I’ve been catching up on my composite novels after realizing, some time back, that the reason I wasn’t writing a book wasn’t that I’m not inherently a writer as much as my natural rhythm and flow for writing came to me from my adoration of books that I never understood to be composite novels, or story cycles. So I read Winesburg, Ohio and The Martian Chronicles and The Women of Brewster Place without ever realizing that this is, in fact, the style that I would eventually write in without intending to do so. With hindsight, it’s nice to explore others in the form for examples of how to best adjust the machinery of stories and start stringing together the great fluttering belts linking things all together into a coherent whole in which the parts, too, are complete.

In the same way, my longtime love of Jean Shepherd, transmitted to me via my father’s focused delivery of fifth-generation bootlegs of his old radio show, in which he worked in the mode of sequential and interlinked narratives coming together to build epic serial adventures in Hammond, Indiana, has fed much of my stage work, where I mix and mutate and exchange stories on the fly, always open to swapping narratives in the possibility that that juxtaposition will open up a little window on something in the story I’d never noticed.

“When are you going to write that book?” I’m asked, and I have, really, though in the form of hundreds and hundreds of stories written over the past twenty-five years, but I wasted too much time thinking I was meant to write like we think novelists should write, following a single character through a single narrative, from beginning to end, unfolding over hundreds of pages to an expected or unexpected denouement.

I don’t know early on that my stories work that way, but as I’ve been listening to more and more podcasts, and thinking of how the best among them work much like those books made of other stories, and those serial narratives I’ve heard on old radio from before I was born, all floating on the same river, all following the same current to the same place, and I think maybe the revival of my own long, slumbering podcast should start where the book I’ve been writing would have started, and visit the same places.

When I was small, back in Scaggsville, when I’d wake up too early, while the world was still blue and cool and suspended, waiting for the day to catch up with all of the things around me, I’d slip out onto our front porch in my footie pajamas and stand there on the cracked concrete of our porch, listening. The whole world made a noise back then, a sort of distant singing note that hung in the air, as delicate as a flock of birds all heading in the same direction, and I thought, in some way, that it was the sound of the world turning on its axis.

I’d later realize that it was only the sound of the nearby interstate, and of all the tractor-trailers on their way from somewhere to somewhere else, just tires roaring on the then-new pavement of I-95 and filtered through trees and air and humidity until it became a chorus under everything, just like my congenital tinnitus, always there, everywhere.

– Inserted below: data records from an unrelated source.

Source: an optimization exercise on an open RTL-to-GDS flow (aim: small area). Production flows keep margins and buffers that such runs may drop.
In this exercise RTL edits were held to simulation tests only and were not proved equivalent to the original.
No activity file was given, so power comes from the tool's default toggle rates.

==> config.mk <==
export PLATFORM = sky130hd
export DESIGN_NAME = mbcore
export DESIGN_NICKNAME = mbcore
export VERILOG_FILES = /design/flow/design.v
export SDC_FILE = /design/flow/constraint.sdc
export NUM_CORES = 4
export LEC_CHECK = 0
export CAP_MARGIN = 20
export CORE_MARGIN = 2
export CORE_UTILIZATION = 55
export PLACE_DENSITY = 0.65
export SLEW_MARGIN = 20
==> constraint.sdc <==
create_clock -name core_clock -period 20.0 [get_ports {clk}]
set_input_delay 4.0000 -clock core_clock [delete_from_list [all_inputs] [get_ports {clk}]]
set_output_delay 4.0000 -clock core_clock [all_outputs]
set_load 0.01 [all_outputs]
==> design.v <==
module mbcore (
    input  wire        clk,
    input  wire        rst,             
    input  wire        host_valid,
    input  wire        host_write,
    input  wire [5:0]  host_addr,
    input  wire [31:0] host_wdata,
    output reg  [31:0] host_rdata,
    input  wire        tick,
    input  wire        link_mode,
    output reg         link_req,
    output reg  [1:0]  link_op,         
    output reg  [31:0] link_wdata,
    input  wire        link_ack,
    input  wire        link_err,
    input  wire [31:0] link_code,
    input  wire [31:0] link_rdata,
    output wire [31:0] pay_addr,
    input  wire [31:0] pay_rdata,
    input  wire [4:0]  img_addr,
    output reg  [31:0] img_data,
    output wire        ev_valid,
    output wire        ev_kind,
    output wire [31:0] ev_data
);
    localparam [15:0] CKS_POLY_P2P = 16'hA517;
    localparam [15:0] CKS_ACC0_P2P = 16'hFFF8;
    localparam [15:0] CKS_POLY_SH  = 16'hC37B;
    localparam [15:0] CKS_ACC0_SH  = 16'hC387;
    localparam [31:0] PROBE        = 32'hFA57B007;
    localparam [31:0] P_KEY_P2P    = 32'h20796220;
    localparam [31:0] P_KEY_SH     = 32'h43202F2F;
    localparam [31:0] P_IMAGE_LEN  = 32'd128;
    localparam [2:0] S_IDLE = 3'd0, S_SEND = 3'd1, S_ACK = 3'd2, S_SIZE = 3'd3,
                     S_STREAM = 3'd4, S_DONE = 3'd5, S_FAILED = 3'd6;
    localparam [1:0] F_PRECOND = 2'd0, F_TIMEOUT = 2'd1, F_TRANSPORT = 2'd2;
    reg [31:0] opa, opb, result;
    reg [2:0]  cmd_err;
    reg [3:0]  cmd_op;
    reg [15:0] cks_acc;
    reg [31:0] cks_hh, cks_hl;
    reg        cks_v, cks_mode;
    reg [31:0] ksc_seed;
    reg        ksc_v, ksc_mode;
    reg [2:0]  st;
    reg [1:0]  sb;
    reg [31:0] seq_len, seq_base;
    reg [4:0]  seq_att;
    reg [30:0] seq_wcnt;
    reg [31:0] seq_lastw, seq_terr;
    reg [1:0]  seq_wait;
    reg        evv;
    wire busy      = (st == S_SEND) || (st == S_ACK) || (st == S_SIZE) || (st == S_STREAM);
    wire in_send   = (st == S_SEND);
    wire in_ack    = (st == S_ACK);
    wire st_done   = (st == S_DONE);
    wire st_failed = (st == S_FAILED);
    wire [15:0] cks_poly = cks_mode ? CKS_POLY_P2P : (cks_v ? CKS_POLY_SH : 16'd0);
    wire [31:0] ksc_key  = ksc_mode ? P_KEY_P2P : (ksc_v ? P_KEY_SH : 32'd0);
    wire [1:0] seq_sub  = (in_send || in_ack) ? sb : 2'd0;
    wire [2:0] seq_code = st_done ? 3'd1 : (st_failed ? ({1'b0, sb} + 3'd2) : 3'd0);
    wire       seq_vm   = st_done & sb[0];
    always @* begin
        case (host_addr)
            6'h01: host_rdata = opa;
            6'h02: host_rdata = opb;
            6'h03: host_rdata = result;
            6'h04: host_rdata = {24'd0, cmd_op, 1'b0, cmd_err};
            6'h05: host_rdata = {16'd0, cks_acc};
            6'h06: host_rdata = {16'd0, cks_poly};
            6'h07: host_rdata = cks_hh;
            6'h08: host_rdata = cks_hl;
            6'h09: host_rdata = {30'd0, cks_mode, cks_v};
            6'h0A: host_rdata = ksc_seed;
            6'h0B: host_rdata = ksc_key;
            6'h0C: host_rdata = {30'd0, ksc_mode, ksc_v};
            6'h0D: host_rdata = {19'd0, busy, seq_vm, seq_code, 3'd0, seq_sub, st};
            6'h0E: host_rdata = seq_len;
            6'h0F: host_rdata = seq_base;
            6'h10: host_rdata = {27'd0, seq_att};
            6'h11: host_rdata = {1'b0, seq_wcnt};
            6'h12: host_rdata = seq_lastw;
            6'h13: host_rdata = seq_terr;
            6'h14: host_rdata = {30'd0, seq_wait};
            default: host_rdata = 32'd0;
        endcase
    end
    wire        host_wr = host_valid && host_write;
    wire        cmd_wr  = host_wr && (host_addr == 6'h00);
    wire [3:0]  c_op    = host_wdata[3:0];
    wire        c_mode  = host_wdata[4];
    reg  [2:0]  c_err;
    always @* begin
        if (c_op == 4'd0 || c_op > 4'd6)
            c_err = 3'd1;
        else if (host_wdata[31:5] != 27'd0)
            c_err = 3'd2;
        else if (c_mode && c_op != 4'd1 && c_op != 4'd4)
            c_err = 3'd2;
        else if ((c_op == 4'd2 || c_op == 4'd3) && !cks_v)
            c_err = 3'd3;
        else if (c_op == 4'd5 && !ksc_v)
            c_err = 3'd3;
        else if (c_op == 4'd6 && busy)
            c_err = 3'd4;
        else
            c_err = 3'd0;
    end
    wire do_cmd    = cmd_wr && (c_err == 3'd0);
    wire do_cinit  = do_cmd && (c_op == 4'd1);
    wire do_cfold  = do_cmd && (c_op == 4'd2 || c_op == 4'd3);
    wire do_kinit  = do_cmd && (c_op == 4'd4);
    wire do_xform  = do_cmd && (c_op == 4'd5);
    wire do_start  = do_cmd && (c_op == 4'd6);
    wire [31:0] crc_fin;
    wire        fin_c16;
    assign crc_fin[7:0] = cks_hh[7:0];
    mb_add #(8)  u_fin_lo (.a(cks_hh[15:8]),  .b(cks_hl[7:0]), .ci(1'b0),    .s(crc_fin[15:8]),  .co(fin_c16));
    mb_add #(16) u_fin_hi (.a(cks_hh[31:16]), .b(16'hFFFF),    .ci(fin_c16), .s(crc_fin[31:16]), .co());
    wire [31:0] crc_word = c_op[0] ? crc_fin : opa;    
    wire [15:0] fold_a;
    mb_crc u_crc (.a(cks_acc), .w(crc_word), .m(cks_mode), .f(fold_a));
    wire [31:0] ksc_next;
    mb_mul u_mul (.x(ksc_seed), .r(ksc_next));
    wire [31:0] ksc_offn;
    mb_add #(32) u_off (.a(opb), .b(32'h01FFFFFF), .ci(1'b0), .s(ksc_offn), .co());
    wire [31:0] ksc_masked = ~(ksc_next ^ opa ^ ksc_offn ^ ksc_key);
    wire more_c;
    mb_add #(30) u_more (.a(seq_wcnt[29:0]), .b(~seq_len[31:2]), .ci(seq_len[1:0] == 2'd0),
                         .s(), .co(more_c));
    wire seq_more = !seq_wcnt[30] && !more_c;
    wire [31:0] seq_expected;    
    mb_add #(32) u_exp (.a(seq_len), .b(32'h01FFFFFC), .ci(1'b0), .s(seq_expected), .co());
    wire vmatch_now = (seq_lastw == seq_expected);
    assign pay_addr[1:0] = seq_base[1:0];
    mb_add #(30) u_pay (.a(seq_base[31:2]), .b(seq_wcnt[29:0]), .ci(1'b0), .s(pay_addr[31:2]), .co());
    wire [30:0] wcnt_inc;
    mb_add #(31) u_winc (.a(seq_wcnt), .b(31'd0), .ci(1'b1), .s(wcnt_inc), .co());
    wire [4:0] att_inc;
    mb_add #(5)  u_ainc (.a(seq_att), .b(5'd0), .ci(1'b1), .s(att_inc), .co());
    always @* begin
        link_req   = 1'b0;
        link_op    = 2'd1;
        link_wdata = 32'd0;
        case (st)
            S_SEND: if (sb[0]) begin
                link_req   = 1'b1;
                link_op    = 2'd0;
                link_wdata = P_IMAGE_LEN;
            end
            S_ACK: if (sb == 2'd0) begin
                link_req   = 1'b1;
                link_wdata = PROBE;
            end else if (sb == 2'd1) begin
                link_req   = 1'b1;
                link_op    = 2'd2;
            end
            S_SIZE: begin
                link_req   = 1'b1;
                link_wdata = {2'b00, seq_len[31:2]};
            end
            S_STREAM: if (seq_more) begin
                link_req   = 1'b1;
                link_wdata = pay_rdata;
            end
            default: ;
        endcase
    end
    wire link_done = link_req && link_ack;
    assign ev_valid = evv;
    assign ev_kind  = st_done;
    assign ev_data  = seq_lastw;
    always @(posedge clk) begin
        if (rst) begin
            opa <= 32'd0; opb <= 32'd0; result <= 32'd0;
            cmd_err <= 3'd0; cmd_op <= 4'd0;
            cks_acc <= 16'd0; cks_hh <= 32'd0; cks_hl <= 32'd0;
            cks_v <= 1'b0; cks_mode <= 1'b0;
            ksc_seed <= 32'd0; ksc_v <= 1'b0; ksc_mode <= 1'b0;
            st <= S_IDLE; sb <= 2'd0;
            seq_len <= 32'd0; seq_base <= 32'd0; seq_att <= 5'd0;
            seq_wcnt <= 31'd0; seq_lastw <= 32'd0; seq_terr <= 32'd0; seq_wait <= 2'd0;
            evv <= 1'b0;
        end else begin
            evv <= 1'b0;
            if (host_wr && host_addr == 6'h01) opa <= host_wdata;
            if (host_wr && host_addr == 6'h02) opb <= host_wdata;
            if (cmd_wr) begin
                cmd_err <= c_err;
                cmd_op  <= c_op;
            end
            if (do_cinit) begin
                cks_acc  <= c_mode ? CKS_ACC0_P2P : CKS_ACC0_SH;
                cks_hh   <= opa;
                cks_hl   <= opb;
                cks_mode <= c_mode;
                cks_v    <= 1'b1;
            end
            if (do_cfold) begin
                cks_acc <= fold_a;
                result  <= {16'd0, fold_a};
            end
            if (do_kinit) begin
                ksc_seed <= opa;
                ksc_mode <= c_mode;
                ksc_v    <= 1'b1;
            end
            if (do_xform) begin
                ksc_seed <= ksc_next;
                result   <= ksc_masked;
            end
            if (do_start) begin
                seq_len   <= opa;
                seq_base  <= opb;
                seq_att   <= 5'd0;
                seq_wcnt  <= 31'd0;
                seq_lastw <= 32'd0;
                seq_terr  <= 32'd0;
                seq_wait  <= 2'd0;
                st        <= S_SEND;
                sb        <= 2'd0;
            end
            case (st)
                S_SEND: begin
                    if (!sb[0]) begin
                        if (link_mode) begin
                            st <= S_FAILED;
                            sb <= F_PRECOND;
                        end else begin
                            sb <= 2'd1;
                        end
                    end else if (link_done) begin
                        st <= S_ACK;
                        sb <= 2'd0;
                    end
                end
                S_ACK: begin
                    case (sb)
                        2'd0: if (link_done) begin
                            if (link_err) begin
                                seq_terr <= link_code;
                                st       <= S_FAILED;
                                sb       <= F_TRANSPORT;
                            end else begin
                                sb <= 2'd1;
                            end
                        end
                        2'd1: if (link_done) begin
                            if (link_err) begin
                                seq_terr <= link_code;
                                st       <= S_FAILED;
                                sb       <= F_TRANSPORT;
                            end else begin
                                seq_att <= att_inc;
                                if (link_rdata == PROBE) begin
                                    st <= S_SIZE;
                                    sb <= 2'd0;
                                end else begin
                                    sb       <= 2'd2;
                                    seq_wait <= 2'd3;
                                end
                            end
                        end
                        2'd2: begin
                            if (seq_wait == 2'd0) begin
                                if (!seq_att[4]) begin
                                    sb <= 2'd0;
                                end else begin
                                    st <= S_FAILED;
                                    sb <= F_TIMEOUT;
                                end
                            end else if (tick) begin
                                seq_wait <= seq_wait - 2'd1;
                            end
                        end
                        default: ;
                    endcase
                end
                S_SIZE: if (link_done) begin
                    if (link_err) begin
                        seq_terr <= link_code;
                        st       <= S_FAILED;
                        sb       <= F_TRANSPORT;
                    end else begin
                        st <= S_STREAM;
                    end
                end
                S_STREAM: begin
                    if (seq_more) begin
                        if (link_done) begin
                            if (link_err) begin
                                seq_terr <= link_code;
                                st       <= S_FAILED;
                                sb       <= F_TRANSPORT;
                            end else begin
                                seq_lastw <= pay_rdata;
                                seq_wcnt  <= wcnt_inc;
                                evv       <= 1'b1;
                            end
                        end
                    end else begin
                        st <= S_DONE;
                        sb <= {1'b0, vmatch_now};
                        evv <= vmatch_now;
                    end
                end
                default: ;
            endcase
        end
    end
    always @* begin
        case (img_addr)
            5'd0: img_data = 32'hDF21ACCD;
            5'd1: img_data = 32'h7AB381FF;
            5'd2: img_data = 32'h677F492C;
            5'd3: img_data = 32'h8D64B06C;
            5'd4: img_data = 32'h4E0CD47D;
            5'd5: img_data = 32'hFB85CCCB;
            5'd6: img_data = 32'hF9A3F02F;
            5'd7: img_data = 32'h4ADBCDCA;
            5'd8: img_data = 32'hDF6E6274;
            5'd9: img_data = 32'hC9AD9B24;
            5'd10: img_data = 32'hCE517C19;
            5'd11: img_data = 32'h35153EE0;
            5'd12: img_data = 32'hFA2C7A3A;
            5'd13: img_data = 32'hAA2562DF;
            5'd14: img_data = 32'hF7358AD1;
            5'd15: img_data = 32'h933063E4;
            5'd16: img_data = 32'h6CF363DF;
            5'd17: img_data = 32'h6C4B6EB4;
            5'd18: img_data = 32'h3ADA6B61;
            5'd19: img_data = 32'hCBE23B3C;
            5'd20: img_data = 32'hF81FACB4;
            5'd21: img_data = 32'hB41AB262;
            5'd22: img_data = 32'h4C4D9ED1;
            5'd23: img_data = 32'h870A7665;
            5'd24: img_data = 32'h1AC594A8;
            5'd25: img_data = 32'hC1D38B08;
            5'd26: img_data = 32'h90050224;
            5'd27: img_data = 32'h924478C2;
            5'd28: img_data = 32'hC241405D;
            5'd29: img_data = 32'h4BFF3D7D;
            5'd30: img_data = 32'h024B4379;
            5'd31: img_data = 32'h513D67A8;
        endcase
    end
endmodule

I would forever be mistaken about things, and learn.

This is a way to be in the world.


© 2018 Joe Belknap Wall

Pondering the social internet.

I’ve been writing a lot, performing here and there, and gearing up for more performances in the summer and fall, and in the midst of it all, I’m missing the way I used the internet as a social tool and a medium back when I was first venturing on the web.

It’s all very topical, of course, but I’ve been reminded quite often that Facebook just isn’t what Livejournal was, and it really games the system to generate revenue while not making us better off.

Cal Newton wrote a great piece (which I’ve linked to here) about managing the social internet in the era of social media, and I’m increasingly interested in using the internet as a tool instead of as an obligatory ludic loop, forever devouring time and attention in exchange for…well…what, exactly?

It’ll be interesting to see how I do. Watch.